Development of new superparamagnetic materials with narrow size distribution is crucial for biomedical and environmental applications. Hence, we report the synthesis of narrow size distributed single grain MnFe2O4 nanoparticles of average particle size 9 nm by solvothermal reflux method. Synthesized compound crystallized in face centered cubic spinel structure and is confirmed by X-ray diffraction profiles. Transmission electron micrograph shows narrow size distributed particles with an average particle size of 9 nm and is equal to crystallite diameter estimated from Scherrer equation. The spinel crystal structure is further confirmed by electron diffraction profiles, Fourier transformed infrared spectrum, and Raman spectrum at room temperature. Magnetic properties of the sample show superparamagnetic nature at room temperature with moderate saturated magnetization of 56.4 emug−1. Magnetic heating properties of nanoparticles dispersion show the attainment of hyperthermia temperature (43 °C) in a short span of time of 1.6 min for 2 mg/mL and 2.6 min for 1 mg/mL concentrations.
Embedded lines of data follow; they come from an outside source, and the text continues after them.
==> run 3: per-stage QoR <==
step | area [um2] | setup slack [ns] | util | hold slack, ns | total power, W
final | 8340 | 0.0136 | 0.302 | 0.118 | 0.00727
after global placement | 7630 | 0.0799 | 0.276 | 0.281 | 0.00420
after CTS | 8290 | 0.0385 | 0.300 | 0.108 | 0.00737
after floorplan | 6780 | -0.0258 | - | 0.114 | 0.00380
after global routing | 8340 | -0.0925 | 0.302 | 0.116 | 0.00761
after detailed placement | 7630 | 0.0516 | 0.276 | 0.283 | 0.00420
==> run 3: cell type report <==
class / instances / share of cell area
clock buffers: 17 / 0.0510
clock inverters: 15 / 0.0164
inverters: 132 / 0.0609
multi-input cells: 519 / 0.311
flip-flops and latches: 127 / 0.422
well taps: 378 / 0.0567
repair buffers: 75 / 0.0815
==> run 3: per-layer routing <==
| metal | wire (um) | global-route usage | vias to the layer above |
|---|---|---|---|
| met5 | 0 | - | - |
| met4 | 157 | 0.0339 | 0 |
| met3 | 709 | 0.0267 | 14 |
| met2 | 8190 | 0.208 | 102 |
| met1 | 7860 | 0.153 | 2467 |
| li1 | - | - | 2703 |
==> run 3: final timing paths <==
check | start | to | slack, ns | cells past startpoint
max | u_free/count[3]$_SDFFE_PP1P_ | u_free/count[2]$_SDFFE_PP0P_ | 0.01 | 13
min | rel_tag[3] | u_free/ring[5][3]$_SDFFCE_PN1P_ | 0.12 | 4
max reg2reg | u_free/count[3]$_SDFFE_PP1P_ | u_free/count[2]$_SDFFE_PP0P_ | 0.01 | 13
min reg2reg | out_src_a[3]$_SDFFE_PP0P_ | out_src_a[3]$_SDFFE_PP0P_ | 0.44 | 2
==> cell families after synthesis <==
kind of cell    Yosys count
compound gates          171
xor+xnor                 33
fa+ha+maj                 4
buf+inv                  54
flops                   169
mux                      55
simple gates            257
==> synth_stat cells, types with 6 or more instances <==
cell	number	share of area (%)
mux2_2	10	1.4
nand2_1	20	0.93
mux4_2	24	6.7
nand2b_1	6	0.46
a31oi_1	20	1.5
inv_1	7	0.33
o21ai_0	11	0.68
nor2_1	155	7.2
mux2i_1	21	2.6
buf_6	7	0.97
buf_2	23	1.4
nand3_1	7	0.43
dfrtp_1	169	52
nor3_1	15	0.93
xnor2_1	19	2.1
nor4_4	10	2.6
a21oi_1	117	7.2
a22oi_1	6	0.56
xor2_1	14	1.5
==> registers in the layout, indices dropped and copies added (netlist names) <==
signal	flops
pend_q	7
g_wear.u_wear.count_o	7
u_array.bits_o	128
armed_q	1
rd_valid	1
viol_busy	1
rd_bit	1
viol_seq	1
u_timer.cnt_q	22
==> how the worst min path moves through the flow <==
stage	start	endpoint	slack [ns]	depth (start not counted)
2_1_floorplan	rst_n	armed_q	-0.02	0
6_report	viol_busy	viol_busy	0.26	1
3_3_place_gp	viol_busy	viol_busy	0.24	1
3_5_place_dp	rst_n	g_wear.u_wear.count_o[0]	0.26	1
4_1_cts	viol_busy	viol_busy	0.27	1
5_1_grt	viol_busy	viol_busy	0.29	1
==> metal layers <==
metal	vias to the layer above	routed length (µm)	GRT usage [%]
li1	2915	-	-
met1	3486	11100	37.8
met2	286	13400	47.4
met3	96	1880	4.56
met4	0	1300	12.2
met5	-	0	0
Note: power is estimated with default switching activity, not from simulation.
<file path="config.mk">
export PLATFORM = sky130hd
export DESIGN_NAME = ioc_detect
export DESIGN_NICKNAME = d
export VERILOG_FILES = /design/src/rtl/ioc_pkg.sv /design/src/rtl/ioc_sync.sv /design/src/rtl/ioc_track.sv /design/src/rtl/ioc_flag.sv /design/src/rtl/ioc_detect.sv
export SDC_FILE = /design/constraint.sdc
export NUM_CORES = 1
export LEC_CHECK = 0
export BUFFER_PORTS_ARGS = -buffer_cell sky130_fd_sc_hd__buf_4
export CAP_MARGIN = 0
export CORE_UTILIZATION = 47
export CTS_BUF_LIST = sky130_fd_sc_hd__clkbuf_8
export DETAILED_ROUTE_END_ITERATION = 8
export PLACE_DENSITY = 0.72
export SKIP_CTS_REPAIR_TIMING = 1
export SLEW_MARGIN = 20
export SYNTH_ARGS = -nofsm -noshare
export SYNTH_HDL_FRONTEND = slang
export SYNTH_SLANG_ARGS = --single-unit
</file>
<file path="constraint.sdc">
create_clock -name clk_i -period 2.35 [get_ports clk_i]
set_clock_uncertainty 0.15 [all_clocks]
set_input_delay 0.3525 -clock clk_i [delete_from_list [all_inputs] [get_ports clk_i]]
set_output_delay 0.3525 -clock clk_i [all_outputs]
set_load 0.01 [all_outputs]
</file>
--- src/rtl/ftc_cmd_decode.sv ---
module ftc_cmd_decode
  import ftc_pkg::*;
(
  input  logic              cmd_valid,
  input  logic [CODE_W-1:0] cmd_code,
  output logic              fill_cmd,
  output logic              wr_cmd
);
  cmd_kind_e kind;

  always_comb begin
    kind     = classify(cmd_valid, cmd_code);
    fill_cmd = (kind == KIND_FILL);
    wr_cmd   = (kind == KIND_WRITE);
  end
endmodule

--- src/rtl/ftc_oe_seq.sv ---
module ftc_oe_seq #(
  parameter int TURN_LAT = 3
) (
  input  logic clk,
  input  logic rst_n,
  input  logic fill_cmd,
  input  logic wr_cmd,
  input  logic wr_busy,
  output logic drv_oe,
  output logic wr_abort
);
  localparam int CNT_W = $clog2(TURN_LAT + 1);

  logic             arm_q, arm_d;
  logic [CNT_W-1:0] cnt_q, cnt_d;
  logic             oe_q, oe_d;
  logic             abort_q, abort_d;
  logic             cnt_en;

  always_comb begin
    arm_d   = arm_q;
    cnt_d   = cnt_q;
    oe_d    = oe_q;
    abort_d = 1'b0;
    cnt_en  = 1'b0;
    if (wr_cmd) begin
      oe_d  = 1'b1;
      arm_d = 1'b0;
    end else if (fill_cmd) begin
      arm_d  = 1'b1;
      cnt_en = 1'b1;
      cnt_d  = CNT_W'(TURN_LAT - 1);
    end else if (arm_q) begin
      if (cnt_q == '0) begin
        arm_d   = 1'b0;
        oe_d    = 1'b0;
        abort_d = oe_q & wr_busy;
      end else begin
        cnt_en = 1'b1;
        cnt_d  = cnt_q - 1'b1;
      end
    end
  end

  always_ff @(posedge clk or negedge rst_n) begin
    if (!rst_n) begin
      arm_q   <= 1'b0;
      cnt_q   <= '0;
      oe_q    <= 1'b0;
      abort_q <= 1'b0;
    end else begin
      arm_q   <= arm_d;
      oe_q    <= oe_d;
      abort_q <= abort_d;
      if (cnt_en) cnt_q <= cnt_d;
    end
  end

  assign drv_oe   = oe_q;
  assign wr_abort = abort_q;
endmodule

--- src/rtl/ftc_cap_timer.sv ---
module ftc_cap_timer #(
  parameter int BASE_LAT = 10,
  parameter int DLY_W    = 5,
  parameter int GAP_W    = 3,
  parameter int BEATS    = 8
) (
  input  logic                     clk,
  input  logic                     rst_n,
  input  logic                     fill_cmd,
  input  logic                     wr_cmd,
  input  logic [DLY_W-1:0]         delay_cfg,
  input  logic [GAP_W-1:0]         gap_cfg,
  output logic                     cap_stb,
  output logic [$clog2(BEATS)-1:0] cap_beat,
  output logic                     fill_done
);
  localparam int BEAT_W = $clog2(BEATS);
  localparam int MAXW   = BASE_LAT + (1 << DLY_W) + (1 << GAP_W);
  localparam int WAIT_W = $clog2(MAXW);

  logic              active_q, active_d;
  logic [WAIT_W-1:0] wait_q, wait_d;
  logic [GAP_W-1:0]  gap_q, gap_d;
  logic [BEAT_W-1:0] beat_q, beat_d;
  logic              stb_q, stb_d;
  logic [BEAT_W-1:0] sbeat_q, sbeat_d;
  logic              last_q, last_d;
  logic              done_q, done_d;

  always_comb begin
    active_d = active_q;
    wait_d   = wait_q;
    gap_d    = gap_q;
    beat_d   = beat_q;
    sbeat_d  = sbeat_q;
    stb_d    = 1'b0;
    last_d   = 1'b0;
    done_d   = last_q;
    if (wr_cmd) begin
      active_d = 1'b0;
    end else if (fill_cmd) begin
      active_d = 1'b1;
      wait_d   = WAIT_W'(BASE_LAT - 1) + WAIT_W'(delay_cfg);
      gap_d    = gap_cfg;
      beat_d   = '0;
    end else if (active_q) begin
      if (wait_q == '0) begin
        stb_d   = 1'b1;
        sbeat_d = beat_q;
        wait_d  = WAIT_W'(gap_q);
        if (beat_q == BEAT_W'(BEATS - 1)) begin
          active_d = 1'b0;
          last_d   = 1'b1;
        end else begin
          beat_d = beat_q + 1'b1;
        end
      end else begin
        wait_d = wait_q - 1'b1;
      end
    end
  end

  always_ff @(posedge clk or negedge rst_n) begin
    if (!rst_n) begin
      active_q <= 1'b0;
      wait_q   <= '0;
      gap_q    <= '0;
      beat_q   <= '0;
      stb_q    <= 1'b0;
      sbeat_q  <= '0;
      last_q   <= 1'b0;
      done_q   <= 1'b0;
    end else begin
      active_q <= active_d;
      wait_q   <= wait_d;
      gap_q    <= gap_d;
      beat_q   <= beat_d;
      stb_q    <= stb_d;
      sbeat_q  <= sbeat_d;
      last_q   <= last_d;
      done_q   <= done_d;
    end
  end

  assign cap_stb   = stb_q;
  assign cap_beat  = sbeat_q;
  assign fill_done = done_q;
endmodule

--- src/rtl/fill_turnaround_ctrl.sv ---
module fill_turnaround_ctrl #(
  parameter int TURN_LAT = 3,
  parameter int BASE_LAT = 10,
  parameter int DLY_W    = 5,
  parameter int GAP_W    = 3,
  parameter int BEATS    = 8
) (
  input  logic                     clk,
  input  logic                     rst_n,
  input  logic                     cmd_valid,
  input  logic [2:0]               cmd_code,
  input  logic [DLY_W-1:0]         delay_cfg,
  input  logic [GAP_W-1:0]         gap_cfg,
  input  logic                     wr_busy,
  output logic                     drv_oe,
  output logic                     wr_abort,
  output logic                     cap_stb,
  output logic [$clog2(BEATS)-1:0] cap_beat,
  output logic                     fill_done
);
  logic fill_cmd;
  logic wr_cmd;

  ftc_cmd_decode u_dec (
    .cmd_valid (cmd_valid),
    .cmd_code  (cmd_code),
    .fill_cmd  (fill_cmd),
    .wr_cmd    (wr_cmd)
  );

  ftc_oe_seq #(.TURN_LAT(TURN_LAT)) u_oe (
    .clk      (clk),
    .rst_n    (rst_n),
    .fill_cmd (fill_cmd),
    .wr_cmd   (wr_cmd),
    .wr_busy  (wr_busy),
    .drv_oe   (drv_oe),
    .wr_abort (wr_abort)
  );

  ftc_cap_timer #(
    .BASE_LAT (BASE_LAT),
    .DLY_W    (DLY_W),
    .GAP_W    (GAP_W),
    .BEATS    (BEATS)
  ) u_cap (
    .clk       (clk),
    .rst_n     (rst_n),
    .fill_cmd  (fill_cmd),
    .wr_cmd    (wr_cmd),
    .delay_cfg (delay_cfg),
    .gap_cfg   (gap_cfg),
    .cap_stb   (cap_stb),
    .cap_beat  (cap_beat),
    .fill_done (fill_done)
  );
endmodule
Estimated specific heat generation rate or specific power absorption rate, from temporal temperature plots, is 145.78 Wg−1 and is useful for magnetic hyperthermia application in cancer therapy. Photocatalysis properties of sample show 96% of rhodamine B dye degradation in little less than 6 h under UV light irradiation and are useful for photocatalytic applications in wastewater treatment in industries.